AusDM Analytic Challenge

Conference Session

There will now be a conference session where the Challenge results will be announced. Leading entrants will be invited to make a presentaion of their methods during this session. Please contact us if you are planning to attend the conference and would like to be considered as a potential presenter.

The Challenge

In Brief:

You have asked several experts to independently build you some mathematical models that will predict how your customers would rate particular movies. All the experts, who were given the same information on how previous movies were rated, provided predictions with very similar accuracies. While trying to determine which experts predictive methodology to use in your recommender system, you noticed that by simply averaging the predicted ratings of each expert, you ended up with a more accurate solution than any particular individual expert could produce alone.

As predictive accuracy is paramount, you now want to determine if there is a better way of combining the predictions than simple averaging.

The challenge is to find the most accurate method of combining your experts.

More Detail:

Ensembling, Blending, Committee of Experts are various terms used for the process of improving predictive accuracy by combining models built with different algorithms, or the same algorithm but with different parameter settings. It is a technique frequently used to win predictive modelling competitions, but how it is actually achieved in practice maybe somewhat arbitrary.

One of the drawbacks in researching the problem is that you first have to generate a lot of models before you can even start. There have been numerous predictive modelling competitions that could potentially provide good data sets for such research - many models built by many experts using many techniques.

The Netflix Prize is one such competition that has been on going for nearly 3 years. It recently finished, and the eventual winners were an amalgamation of several teams that somehow combined their individual model predictions.

Over 1,000 sets of predictions have been provided by the two leading teams (who actually ended up with the same score), The Ensemble and BellKor's Pragmatic Chaos. The primary goal of this challenge is to stimulate research into 'Ensembling' techniques... but also answer the question many of us want to know - how low can Netflix go?

By way of an example, the chart below shows the individual RMSE of over 1,000 models provided. Taking the mean prediction over all these models is only slightly worse than the best individual model. The mean of the best 10 models is significantly better than any individual model.

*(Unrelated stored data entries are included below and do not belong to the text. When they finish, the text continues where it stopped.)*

What follows belongs to an exercise in optimizing a design on an open flow for small area; a production flow would make more cautious choices. At most, simulation tests tie the RTL to the original design; equivalence was not proved. No functional check of the RTL was part of run 1.

==> flow/design.v, too long to show whole: its modules and the start of the top module <==
// module TwoByEightMatMul: 1139 lines
// module MatMul: 41 lines
// module MatMul_top: 11 lines
module MatMul_top (
	input clk, read, resetn, cs,
	input[31:0] writedata,
	output[31:0] readdata,
	output[7:0] conduit
);
  // ...
==> flow/flow/run.sh <==
#!/bin/bash
# Own flow: the standard synthesis, then its combinational gates (all but
# the flip-flops, the full/half adder cells and the tie cells) mapped again by
# ABC with an area-oriented script (flow/area.abc), then the standard
# layout of that netlist. Registers keep the standard synthesis's names and
# cells. Each tool writes its full output to a log of its own here.
set -euo pipefail
W=$(pwd)
F=$W/flow
P=${FLOW_PLATFORM:-sky130hd}
R=$W/orfs/results/$P/MatMul_top/base
L=$W/orfs/logs/$P/MatMul_top/base
O=$W/orfs/objects/$P/MatMul_top/base
YOSYS=$FLOW_HOME/../tools/install/yosys/bin/yosys
[[ -x $YOSYS ]] || YOSYS=$(command -v yosys)
LIB=$FLOW_HOME/platforms/$P/lib/sky130_fd_sc_hd__tt_025C_1v80.lib

# 1. the standard synthesis
bash standard.sh synth > std_synth.log 2>&1

# 2. remap the combinational logic
python3 $F/mkfuncs.py $LIB $W/funcs.v > mkfuncs.log 2>&1
DU=$(grep -o -- '-dont_use [^ ]*' $L/1_2_yosys.log | sort -u | tr '\n' ' ')
cat > $W/remap.ys <<EOF
read_verilog $R/1_2_yosys.v
read_liberty -lib $LIB
techmap -map $W/funcs.v
techmap
opt -purge
abc -script $F/area.abc -liberty $LIB $DU -constr $O/abc.constr
splitnets
opt_clean -purge
hilomap -singleton -hicell sky130_fd_sc_hd__conb_1 HI -locell sky130_fd_sc_hd__conb_1 LO
insbuf -buf sky130_fd_sc_hd__buf_4 A X
opt_clean -purge
check -assert
stat -liberty $LIB
write_verilog -noattr -noexpr -nohex -nodec $W/remapped.v
EOF
$YOSYS -s $W/remap.ys > remap.log 2>&1

# 3. the standard layout of the remapped netlist (the standard synthesis's
# results are moved aside so make takes the remapped netlist from the start)
mkdir -p $W/std_synth
mv $R/1_* $W/std_synth/
bash standard.sh finish SYNTH_NETLIST_FILES=$W/remapped.v > std_layout.log 2>&1
==> flow/flow/area.abc <==
&get -n
&st
&dch
&nf -p -a
&put
==> flow/flow/mkfuncs.py <==
#!/usr/bin/env python3
"""Write a Yosys techmap file that turns each single-output combinational
sky130_fd_sc_hd cell (except the adders and tie cells) back into plain logic,
from the functions in the liberty file."""
import re, sys
lib = open(sys.argv[1]).read()
keep = re.compile(r"__(fa|ha|conb|fah|dlygate|dlymetal|clkdly|probe|lpflow|tap|fill|decap|diode|macro)")
out = []
for c in re.split(r'\n\s*cell\s*\(', lib)[1:]:
    name = re.match(r'"?(\w+)"?', c).group(1)
    if keep.search(name) or 'ff (' in c or 'latch (' in c or 'statetable' in c:
        continue
    pins = re.findall(r'pin\s*\(\s*"?(\w+)"?\s*\)\s*\{(.*?)\n\s{8}\}', c, re.S)
    ins, outs = [], []
    for p, body in pins:
        d = re.search(r'direction\s*:\s*"?(\w+)"?', body)
        if not d: continue
        if d.group(1) == 'input': ins.append(p)
        elif d.group(1) == 'output':
            f = re.search(r'function\s*:\s*"([^"]*)"', body)
            if f: outs.append((p, f.group(1)))
    if len(outs) != 1 or not ins: continue
    o, f = outs[0]
    f = f.replace('!', '~').replace('*', '&').replace('+', '|')
    f = re.sub(r'(\w+)\s+(?=[\w(~])', r'\1 & ', f)  # implicit AND by space
    f = re.sub(r'\)\s+(?=[\w(~])', ') & ', f)
    out.append(f"module {name}({', '.join(ins + [o])});\n  input {', '.join(ins)};\n  output {o};\n  assign {o} = {f};\nendmodule\n")
open(sys.argv[2], 'w').write("\n".join(out))
print(len(out), "cells")
==> flow/standard.sh <==
#!/bin/bash
# synth_recipe.tcl (not shown) runs the flow's synth.tcl, then flattens the netlist and writes it again
# the make line also repeats each setting of config.mk as NAME=value (left out here)
make -C /OpenROAD-flow-scripts/flow DESIGN_CONFIG=/design/flow/config.mk WORK_HOME=/design/flow/orfs CLKGATE_MAP_FILE= SYNTH_SCRIPT=/design/flow/synth_recipe.tcl "${@:-finish}"
==> flow/config.mk <==
export PLATFORM = sky130hd
export DESIGN_NAME = MatMul_top
export DESIGN_NICKNAME = MatMul_top
export VERILOG_FILES = /design/flow/design.v
export SDC_FILE = /design/flow/constraint.sdc
export NUM_CORES = 4
export LEC_CHECK = 0
export CAP_MARGIN = 20
export CORE_MARGIN = 2
export CORE_UTILIZATION = 40
export CTS_BUF_LIST = sky130_fd_sc_hd__clkbuf_8
export CTS_CLUSTER_DIAMETER = 60
export CTS_CLUSTER_SIZE = 16
export SLEW_MARGIN = 20
==> flow/constraint.sdc <==
create_clock -name core_clock -period 12.0 [get_ports {clk}]
set_input_delay 2.4000 -clock core_clock [delete_from_list [all_inputs] [get_ports {clk}]]
set_output_delay 2.4000 -clock core_clock [all_outputs]
set_load 0.01 [all_outputs]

The purpose of this challenge is to somehow combine the individual models to give the best overall model performance.

The Data

The data provided for this challenge comes from 1,151 sets of predictions of integer ratings in the range (1-5). Each set of predictions was generated by mathematical models with the objective (generally) to minimise the 'root of the mean squared error' (RMSE) over the full set of over 1.4 million ratings. To those familar with the Netflix Prize, each of these sets of predictions would be what is known as a probe file, and we collected 1,151 probe files altogether.

All the individual probe files were merged into one large file (1,151 columns, 1.4 million rows). Form this file, random sampling was used to generate 6 data sets for the challenge. Each of these data sets is split into 2 files, one for Training (Target/Rating provided) and one for Scoring (Target/Rating withheld). We will refer to the Rating as the 'Target' - the thing we are trying to predict.

There are 2 small, 2 large and 2 medium data sets. You can use the small data sets for developing your techniques. Your predictions of the Targets for the small data set Scoring files can be uploaded and and feed back will be given on the performance. It is the predictions of the Targets in the medium and large data set Scoring files that will be used to determine the winner - no feedback is available for these.

There are 2 tasks, one to develop a method to predict a continuous value and the other to predict a binary value. The metric used to detemine accuracy are different for each task.

In each of the data sets, the Training and Scoring files are of the same size:

RMSE Small - 200 sets of predictions for 15,000 ratings. The objective is to minimise the RMSE.
AUC Small - 200 sets of prediction for 15,000 ratings. Only ratings of 2 particular values are included (eg 1s and 5s), sampled with different weightings on each value. The objective is to minimise the AUC.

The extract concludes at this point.